### About this exercise
Copy exactly the lines of the records below, and only those lines, beginning with the line that contains "[run 2: final timing paths]" and ending with the line that contains "Power of run 2".

### Task material
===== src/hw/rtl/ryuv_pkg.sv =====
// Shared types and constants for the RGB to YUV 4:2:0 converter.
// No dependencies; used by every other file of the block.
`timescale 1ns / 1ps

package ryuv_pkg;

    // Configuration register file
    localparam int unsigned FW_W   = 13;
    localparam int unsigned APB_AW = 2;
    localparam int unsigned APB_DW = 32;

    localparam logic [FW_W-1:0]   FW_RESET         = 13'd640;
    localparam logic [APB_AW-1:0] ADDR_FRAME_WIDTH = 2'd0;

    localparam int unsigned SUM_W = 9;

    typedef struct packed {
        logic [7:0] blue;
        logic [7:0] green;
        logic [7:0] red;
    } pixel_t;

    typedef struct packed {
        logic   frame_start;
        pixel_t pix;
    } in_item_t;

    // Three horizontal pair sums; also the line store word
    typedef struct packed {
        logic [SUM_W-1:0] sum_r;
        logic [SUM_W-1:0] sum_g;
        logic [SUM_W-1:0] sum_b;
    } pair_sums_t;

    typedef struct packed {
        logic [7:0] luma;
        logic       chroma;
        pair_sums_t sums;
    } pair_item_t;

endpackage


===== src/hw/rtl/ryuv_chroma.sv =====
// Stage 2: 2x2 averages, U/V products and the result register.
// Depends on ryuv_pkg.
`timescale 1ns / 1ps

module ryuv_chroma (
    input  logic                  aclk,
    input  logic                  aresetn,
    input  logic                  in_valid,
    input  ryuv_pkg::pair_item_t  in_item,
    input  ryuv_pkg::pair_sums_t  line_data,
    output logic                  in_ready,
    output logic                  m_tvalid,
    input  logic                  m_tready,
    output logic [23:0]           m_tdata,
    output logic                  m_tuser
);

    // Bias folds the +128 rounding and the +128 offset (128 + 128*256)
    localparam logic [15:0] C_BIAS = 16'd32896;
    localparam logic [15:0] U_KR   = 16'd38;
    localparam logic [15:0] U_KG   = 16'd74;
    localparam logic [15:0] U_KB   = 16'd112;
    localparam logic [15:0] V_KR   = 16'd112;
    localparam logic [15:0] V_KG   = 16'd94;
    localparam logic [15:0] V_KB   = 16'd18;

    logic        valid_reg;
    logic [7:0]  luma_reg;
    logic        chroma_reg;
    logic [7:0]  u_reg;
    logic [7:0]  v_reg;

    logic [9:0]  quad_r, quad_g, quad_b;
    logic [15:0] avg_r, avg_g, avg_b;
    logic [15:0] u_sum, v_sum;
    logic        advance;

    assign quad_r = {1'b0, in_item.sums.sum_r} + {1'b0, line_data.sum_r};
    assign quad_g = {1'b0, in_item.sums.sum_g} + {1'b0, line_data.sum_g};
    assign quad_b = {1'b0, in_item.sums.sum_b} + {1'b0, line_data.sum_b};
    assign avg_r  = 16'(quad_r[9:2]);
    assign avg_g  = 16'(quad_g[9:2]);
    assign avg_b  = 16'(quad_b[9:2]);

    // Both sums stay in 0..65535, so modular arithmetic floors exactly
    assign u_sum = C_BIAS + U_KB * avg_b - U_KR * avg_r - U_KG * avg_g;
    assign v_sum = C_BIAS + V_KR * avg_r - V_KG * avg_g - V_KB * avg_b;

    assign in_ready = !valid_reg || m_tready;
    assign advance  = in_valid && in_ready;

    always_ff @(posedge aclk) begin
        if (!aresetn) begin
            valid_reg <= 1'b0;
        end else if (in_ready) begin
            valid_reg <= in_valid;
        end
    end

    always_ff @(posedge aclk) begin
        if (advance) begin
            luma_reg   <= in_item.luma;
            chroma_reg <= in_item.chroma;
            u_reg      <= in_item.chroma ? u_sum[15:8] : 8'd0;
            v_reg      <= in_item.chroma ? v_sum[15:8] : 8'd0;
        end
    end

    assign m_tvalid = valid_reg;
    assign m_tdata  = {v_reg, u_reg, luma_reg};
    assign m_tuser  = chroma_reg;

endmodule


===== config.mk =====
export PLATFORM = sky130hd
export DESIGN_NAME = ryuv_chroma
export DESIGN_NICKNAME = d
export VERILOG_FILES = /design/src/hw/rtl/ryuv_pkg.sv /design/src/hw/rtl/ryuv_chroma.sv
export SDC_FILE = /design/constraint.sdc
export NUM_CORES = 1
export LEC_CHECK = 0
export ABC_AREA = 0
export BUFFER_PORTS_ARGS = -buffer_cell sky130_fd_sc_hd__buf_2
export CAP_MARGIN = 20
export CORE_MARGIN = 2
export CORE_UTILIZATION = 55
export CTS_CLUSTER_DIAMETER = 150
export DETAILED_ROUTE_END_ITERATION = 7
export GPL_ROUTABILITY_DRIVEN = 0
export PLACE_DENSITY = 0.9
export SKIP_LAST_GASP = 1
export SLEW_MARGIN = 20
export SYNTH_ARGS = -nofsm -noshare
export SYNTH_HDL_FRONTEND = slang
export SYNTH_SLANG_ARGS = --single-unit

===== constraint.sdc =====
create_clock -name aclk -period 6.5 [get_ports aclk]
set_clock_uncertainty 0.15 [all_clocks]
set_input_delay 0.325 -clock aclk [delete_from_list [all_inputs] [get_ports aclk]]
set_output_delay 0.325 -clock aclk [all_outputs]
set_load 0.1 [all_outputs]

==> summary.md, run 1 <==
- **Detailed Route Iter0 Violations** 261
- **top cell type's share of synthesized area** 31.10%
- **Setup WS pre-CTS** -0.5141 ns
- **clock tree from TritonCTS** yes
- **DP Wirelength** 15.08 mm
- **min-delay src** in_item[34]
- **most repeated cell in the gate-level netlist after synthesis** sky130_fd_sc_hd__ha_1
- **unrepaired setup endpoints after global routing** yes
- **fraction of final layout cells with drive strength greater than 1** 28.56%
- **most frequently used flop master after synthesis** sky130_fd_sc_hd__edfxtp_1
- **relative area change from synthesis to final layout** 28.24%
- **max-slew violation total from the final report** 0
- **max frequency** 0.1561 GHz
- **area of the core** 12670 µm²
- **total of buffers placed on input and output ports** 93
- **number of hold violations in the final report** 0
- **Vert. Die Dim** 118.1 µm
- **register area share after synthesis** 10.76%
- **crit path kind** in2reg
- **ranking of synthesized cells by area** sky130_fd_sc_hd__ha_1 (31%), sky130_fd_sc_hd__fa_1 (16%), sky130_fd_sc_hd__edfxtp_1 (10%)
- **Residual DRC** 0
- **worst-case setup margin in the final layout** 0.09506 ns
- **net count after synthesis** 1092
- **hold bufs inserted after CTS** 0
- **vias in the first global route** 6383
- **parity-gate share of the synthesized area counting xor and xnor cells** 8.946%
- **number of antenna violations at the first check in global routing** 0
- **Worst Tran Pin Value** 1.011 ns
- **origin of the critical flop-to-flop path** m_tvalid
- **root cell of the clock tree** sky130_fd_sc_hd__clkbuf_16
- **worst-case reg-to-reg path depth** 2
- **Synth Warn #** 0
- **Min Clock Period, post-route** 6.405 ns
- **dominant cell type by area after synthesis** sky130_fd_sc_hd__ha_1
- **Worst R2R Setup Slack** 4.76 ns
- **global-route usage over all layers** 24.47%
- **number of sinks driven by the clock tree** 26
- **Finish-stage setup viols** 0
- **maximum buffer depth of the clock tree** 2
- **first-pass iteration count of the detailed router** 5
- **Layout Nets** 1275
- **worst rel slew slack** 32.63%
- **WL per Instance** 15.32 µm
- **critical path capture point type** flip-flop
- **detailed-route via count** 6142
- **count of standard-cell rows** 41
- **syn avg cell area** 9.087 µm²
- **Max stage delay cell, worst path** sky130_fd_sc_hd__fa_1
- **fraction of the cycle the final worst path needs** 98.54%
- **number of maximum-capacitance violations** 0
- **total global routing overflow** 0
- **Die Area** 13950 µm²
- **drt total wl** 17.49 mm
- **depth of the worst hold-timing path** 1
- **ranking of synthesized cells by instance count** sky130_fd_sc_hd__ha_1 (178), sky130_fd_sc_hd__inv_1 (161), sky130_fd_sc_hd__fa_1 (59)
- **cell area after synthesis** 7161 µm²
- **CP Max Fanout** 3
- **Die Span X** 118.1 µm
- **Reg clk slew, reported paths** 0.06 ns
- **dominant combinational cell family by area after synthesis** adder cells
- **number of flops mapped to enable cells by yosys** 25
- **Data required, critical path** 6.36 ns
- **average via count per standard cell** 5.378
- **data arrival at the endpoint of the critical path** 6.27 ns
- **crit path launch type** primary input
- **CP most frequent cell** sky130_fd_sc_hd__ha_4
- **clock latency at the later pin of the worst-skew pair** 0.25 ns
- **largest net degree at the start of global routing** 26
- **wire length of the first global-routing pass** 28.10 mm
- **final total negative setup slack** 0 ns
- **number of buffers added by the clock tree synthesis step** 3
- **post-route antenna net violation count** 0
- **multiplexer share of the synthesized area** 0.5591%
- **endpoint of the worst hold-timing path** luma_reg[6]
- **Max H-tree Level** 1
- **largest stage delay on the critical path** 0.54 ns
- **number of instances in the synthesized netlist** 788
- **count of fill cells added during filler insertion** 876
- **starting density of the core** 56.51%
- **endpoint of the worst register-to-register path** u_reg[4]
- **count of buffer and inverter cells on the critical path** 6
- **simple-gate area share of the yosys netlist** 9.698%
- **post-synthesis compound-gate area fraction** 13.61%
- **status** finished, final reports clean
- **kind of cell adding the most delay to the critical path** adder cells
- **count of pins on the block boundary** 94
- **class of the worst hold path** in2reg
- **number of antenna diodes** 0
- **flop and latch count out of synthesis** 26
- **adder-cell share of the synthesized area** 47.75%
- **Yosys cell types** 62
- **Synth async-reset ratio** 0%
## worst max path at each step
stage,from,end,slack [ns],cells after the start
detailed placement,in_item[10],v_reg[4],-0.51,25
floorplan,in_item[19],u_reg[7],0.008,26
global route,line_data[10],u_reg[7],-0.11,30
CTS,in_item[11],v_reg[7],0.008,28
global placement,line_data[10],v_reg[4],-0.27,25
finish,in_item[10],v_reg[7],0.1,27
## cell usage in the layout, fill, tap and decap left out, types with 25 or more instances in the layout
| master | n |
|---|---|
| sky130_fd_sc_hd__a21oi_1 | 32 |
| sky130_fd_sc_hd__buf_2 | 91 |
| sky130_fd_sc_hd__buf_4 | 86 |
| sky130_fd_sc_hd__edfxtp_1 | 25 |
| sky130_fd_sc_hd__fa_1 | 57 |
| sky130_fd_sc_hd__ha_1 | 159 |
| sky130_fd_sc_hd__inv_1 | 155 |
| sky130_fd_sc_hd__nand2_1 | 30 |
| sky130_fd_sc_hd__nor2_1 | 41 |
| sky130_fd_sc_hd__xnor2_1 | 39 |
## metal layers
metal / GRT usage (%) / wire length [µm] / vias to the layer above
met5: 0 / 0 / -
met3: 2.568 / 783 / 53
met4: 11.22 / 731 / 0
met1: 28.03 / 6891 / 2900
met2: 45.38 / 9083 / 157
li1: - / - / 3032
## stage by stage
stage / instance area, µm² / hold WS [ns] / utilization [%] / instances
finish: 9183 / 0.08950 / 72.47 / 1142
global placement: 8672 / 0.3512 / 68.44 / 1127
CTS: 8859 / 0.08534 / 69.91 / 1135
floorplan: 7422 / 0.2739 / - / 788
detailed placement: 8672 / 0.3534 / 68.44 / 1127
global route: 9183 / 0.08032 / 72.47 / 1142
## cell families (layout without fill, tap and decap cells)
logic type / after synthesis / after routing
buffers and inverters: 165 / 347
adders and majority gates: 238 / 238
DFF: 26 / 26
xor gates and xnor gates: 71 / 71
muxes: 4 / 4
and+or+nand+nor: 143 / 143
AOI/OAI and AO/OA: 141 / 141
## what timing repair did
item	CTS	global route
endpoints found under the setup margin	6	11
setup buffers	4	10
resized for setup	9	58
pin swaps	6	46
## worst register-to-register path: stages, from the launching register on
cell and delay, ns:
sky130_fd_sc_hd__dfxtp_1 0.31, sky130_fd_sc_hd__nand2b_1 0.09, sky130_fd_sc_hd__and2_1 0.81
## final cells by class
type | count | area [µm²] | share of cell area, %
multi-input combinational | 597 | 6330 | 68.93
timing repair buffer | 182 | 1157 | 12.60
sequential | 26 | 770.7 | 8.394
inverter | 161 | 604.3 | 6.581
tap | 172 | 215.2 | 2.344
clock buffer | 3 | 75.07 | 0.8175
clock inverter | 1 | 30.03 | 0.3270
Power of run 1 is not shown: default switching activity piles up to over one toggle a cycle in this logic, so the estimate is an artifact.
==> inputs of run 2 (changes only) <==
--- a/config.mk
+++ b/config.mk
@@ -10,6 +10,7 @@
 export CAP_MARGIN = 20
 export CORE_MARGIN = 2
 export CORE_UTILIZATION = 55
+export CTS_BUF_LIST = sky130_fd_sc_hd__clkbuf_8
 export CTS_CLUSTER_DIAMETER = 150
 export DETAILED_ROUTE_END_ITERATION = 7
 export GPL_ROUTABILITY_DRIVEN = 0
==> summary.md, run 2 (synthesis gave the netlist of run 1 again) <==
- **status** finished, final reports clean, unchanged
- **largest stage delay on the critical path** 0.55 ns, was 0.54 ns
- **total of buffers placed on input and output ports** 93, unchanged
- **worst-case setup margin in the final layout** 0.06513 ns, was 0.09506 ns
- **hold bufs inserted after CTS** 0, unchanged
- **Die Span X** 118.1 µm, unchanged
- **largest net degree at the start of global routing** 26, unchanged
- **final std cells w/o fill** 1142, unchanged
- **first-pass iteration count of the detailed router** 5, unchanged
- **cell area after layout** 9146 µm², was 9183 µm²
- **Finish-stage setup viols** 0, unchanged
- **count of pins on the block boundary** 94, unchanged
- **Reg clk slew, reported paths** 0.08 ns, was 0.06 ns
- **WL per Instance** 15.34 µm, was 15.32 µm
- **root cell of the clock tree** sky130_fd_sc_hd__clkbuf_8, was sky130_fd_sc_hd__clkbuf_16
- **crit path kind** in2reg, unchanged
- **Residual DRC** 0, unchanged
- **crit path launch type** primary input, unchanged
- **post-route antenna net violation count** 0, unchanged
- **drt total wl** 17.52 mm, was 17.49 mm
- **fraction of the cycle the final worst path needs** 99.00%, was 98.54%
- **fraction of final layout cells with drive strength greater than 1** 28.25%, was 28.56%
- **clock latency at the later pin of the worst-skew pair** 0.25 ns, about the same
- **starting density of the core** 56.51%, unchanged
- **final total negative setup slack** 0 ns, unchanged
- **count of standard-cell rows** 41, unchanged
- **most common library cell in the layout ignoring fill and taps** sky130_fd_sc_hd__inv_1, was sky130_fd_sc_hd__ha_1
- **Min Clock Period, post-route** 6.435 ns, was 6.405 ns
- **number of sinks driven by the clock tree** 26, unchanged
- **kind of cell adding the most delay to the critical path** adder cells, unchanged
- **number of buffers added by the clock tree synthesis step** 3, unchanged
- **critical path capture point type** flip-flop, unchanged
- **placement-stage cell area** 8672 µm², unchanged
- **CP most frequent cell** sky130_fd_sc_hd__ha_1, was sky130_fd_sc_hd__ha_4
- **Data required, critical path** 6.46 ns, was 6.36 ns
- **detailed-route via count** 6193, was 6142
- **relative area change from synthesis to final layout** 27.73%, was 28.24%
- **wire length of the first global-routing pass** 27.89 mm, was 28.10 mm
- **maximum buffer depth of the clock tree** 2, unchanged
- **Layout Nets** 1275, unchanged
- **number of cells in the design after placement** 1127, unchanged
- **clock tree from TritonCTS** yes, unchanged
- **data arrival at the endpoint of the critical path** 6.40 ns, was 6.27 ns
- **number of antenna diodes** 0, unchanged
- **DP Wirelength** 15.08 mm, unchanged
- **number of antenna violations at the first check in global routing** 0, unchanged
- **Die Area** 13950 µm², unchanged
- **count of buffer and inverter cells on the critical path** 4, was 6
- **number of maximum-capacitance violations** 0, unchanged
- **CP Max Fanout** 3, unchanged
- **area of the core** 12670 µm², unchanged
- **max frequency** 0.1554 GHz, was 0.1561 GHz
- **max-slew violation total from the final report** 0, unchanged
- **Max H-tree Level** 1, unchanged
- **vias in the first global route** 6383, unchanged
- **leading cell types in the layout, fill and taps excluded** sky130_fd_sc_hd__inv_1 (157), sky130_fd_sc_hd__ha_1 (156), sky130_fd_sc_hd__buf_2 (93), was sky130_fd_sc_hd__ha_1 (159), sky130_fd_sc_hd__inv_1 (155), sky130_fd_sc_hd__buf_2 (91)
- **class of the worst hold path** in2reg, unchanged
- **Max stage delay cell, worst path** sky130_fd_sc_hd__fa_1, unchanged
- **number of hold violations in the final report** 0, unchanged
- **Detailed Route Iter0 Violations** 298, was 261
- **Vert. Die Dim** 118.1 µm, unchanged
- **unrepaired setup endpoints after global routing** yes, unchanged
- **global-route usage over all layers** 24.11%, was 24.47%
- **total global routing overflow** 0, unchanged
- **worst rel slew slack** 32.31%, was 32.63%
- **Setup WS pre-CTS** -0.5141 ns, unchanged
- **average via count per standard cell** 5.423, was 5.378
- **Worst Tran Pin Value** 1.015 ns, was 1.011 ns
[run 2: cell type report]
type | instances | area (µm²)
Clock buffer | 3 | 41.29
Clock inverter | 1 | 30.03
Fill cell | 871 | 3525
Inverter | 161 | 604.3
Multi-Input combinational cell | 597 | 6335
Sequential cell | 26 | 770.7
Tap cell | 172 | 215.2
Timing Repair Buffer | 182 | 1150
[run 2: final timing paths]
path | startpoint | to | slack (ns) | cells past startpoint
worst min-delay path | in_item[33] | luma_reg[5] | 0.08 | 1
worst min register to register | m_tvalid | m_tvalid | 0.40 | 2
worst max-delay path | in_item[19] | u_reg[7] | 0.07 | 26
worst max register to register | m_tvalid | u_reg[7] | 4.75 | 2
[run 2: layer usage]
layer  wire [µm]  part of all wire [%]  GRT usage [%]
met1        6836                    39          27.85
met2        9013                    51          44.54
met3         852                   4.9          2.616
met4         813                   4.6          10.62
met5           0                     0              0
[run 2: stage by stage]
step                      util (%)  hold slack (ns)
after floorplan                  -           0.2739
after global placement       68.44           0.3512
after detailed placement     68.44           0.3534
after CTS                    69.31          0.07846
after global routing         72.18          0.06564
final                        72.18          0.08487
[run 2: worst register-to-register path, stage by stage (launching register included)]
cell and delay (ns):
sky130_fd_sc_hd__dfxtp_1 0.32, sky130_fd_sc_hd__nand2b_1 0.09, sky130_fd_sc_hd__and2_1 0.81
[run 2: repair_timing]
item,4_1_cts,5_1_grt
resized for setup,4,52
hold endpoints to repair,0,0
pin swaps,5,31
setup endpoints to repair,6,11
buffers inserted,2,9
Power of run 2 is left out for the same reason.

--

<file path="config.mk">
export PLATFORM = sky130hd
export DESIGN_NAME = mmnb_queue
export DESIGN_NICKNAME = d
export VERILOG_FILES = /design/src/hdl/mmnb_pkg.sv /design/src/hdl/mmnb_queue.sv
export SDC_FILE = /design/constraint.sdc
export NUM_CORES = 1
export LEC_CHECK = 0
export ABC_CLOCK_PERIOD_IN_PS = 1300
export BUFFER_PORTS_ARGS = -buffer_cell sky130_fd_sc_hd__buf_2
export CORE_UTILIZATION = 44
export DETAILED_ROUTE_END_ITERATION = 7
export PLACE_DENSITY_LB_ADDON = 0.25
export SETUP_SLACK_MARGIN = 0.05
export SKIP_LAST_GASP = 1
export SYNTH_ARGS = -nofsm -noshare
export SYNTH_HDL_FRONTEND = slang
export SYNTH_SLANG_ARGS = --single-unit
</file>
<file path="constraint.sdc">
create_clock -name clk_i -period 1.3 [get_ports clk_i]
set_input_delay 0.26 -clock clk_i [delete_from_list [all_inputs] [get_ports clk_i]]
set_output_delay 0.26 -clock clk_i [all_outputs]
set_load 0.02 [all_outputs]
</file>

### Solution
[run 2: final timing paths]
path | startpoint | to | slack (ns) | cells past startpoint
worst min-delay path | in_item[33] | luma_reg[5] | 0.08 | 1
worst min register to register | m_tvalid | m_tvalid | 0.40 | 2
worst max-delay path | in_item[19] | u_reg[7] | 0.07 | 26
worst max register to register | m_tvalid | u_reg[7] | 4.75 | 2
[run 2: layer usage]
layer  wire [µm]  part of all wire [%]  GRT usage [%]
met1        6836                    39          27.85
met2        9013                    51          44.54
met3         852                   4.9          2.616
met4         813                   4.6          10.62
met5           0                     0              0
[run 2: stage by stage]
step                      util (%)  hold slack (ns)
after floorplan                  -           0.2739
after global placement       68.44           0.3512
after detailed placement     68.44           0.3534
after CTS                    69.31          0.07846
after global routing         72.18          0.06564
final                        72.18          0.08487
[run 2: worst register-to-register path, stage by stage (launching register included)]
cell and delay (ns):
sky130_fd_sc_hd__dfxtp_1 0.32, sky130_fd_sc_hd__nand2b_1 0.09, sky130_fd_sc_hd__and2_1 0.81
[run 2: repair_timing]
item,4_1_cts,5_1_grt
resized for setup,4,52
hold endpoints to repair,0,0
pin swaps,5,31
setup endpoints to repair,6,11
buffers inserted,2,9
Power of run 2 is left out for the same reason.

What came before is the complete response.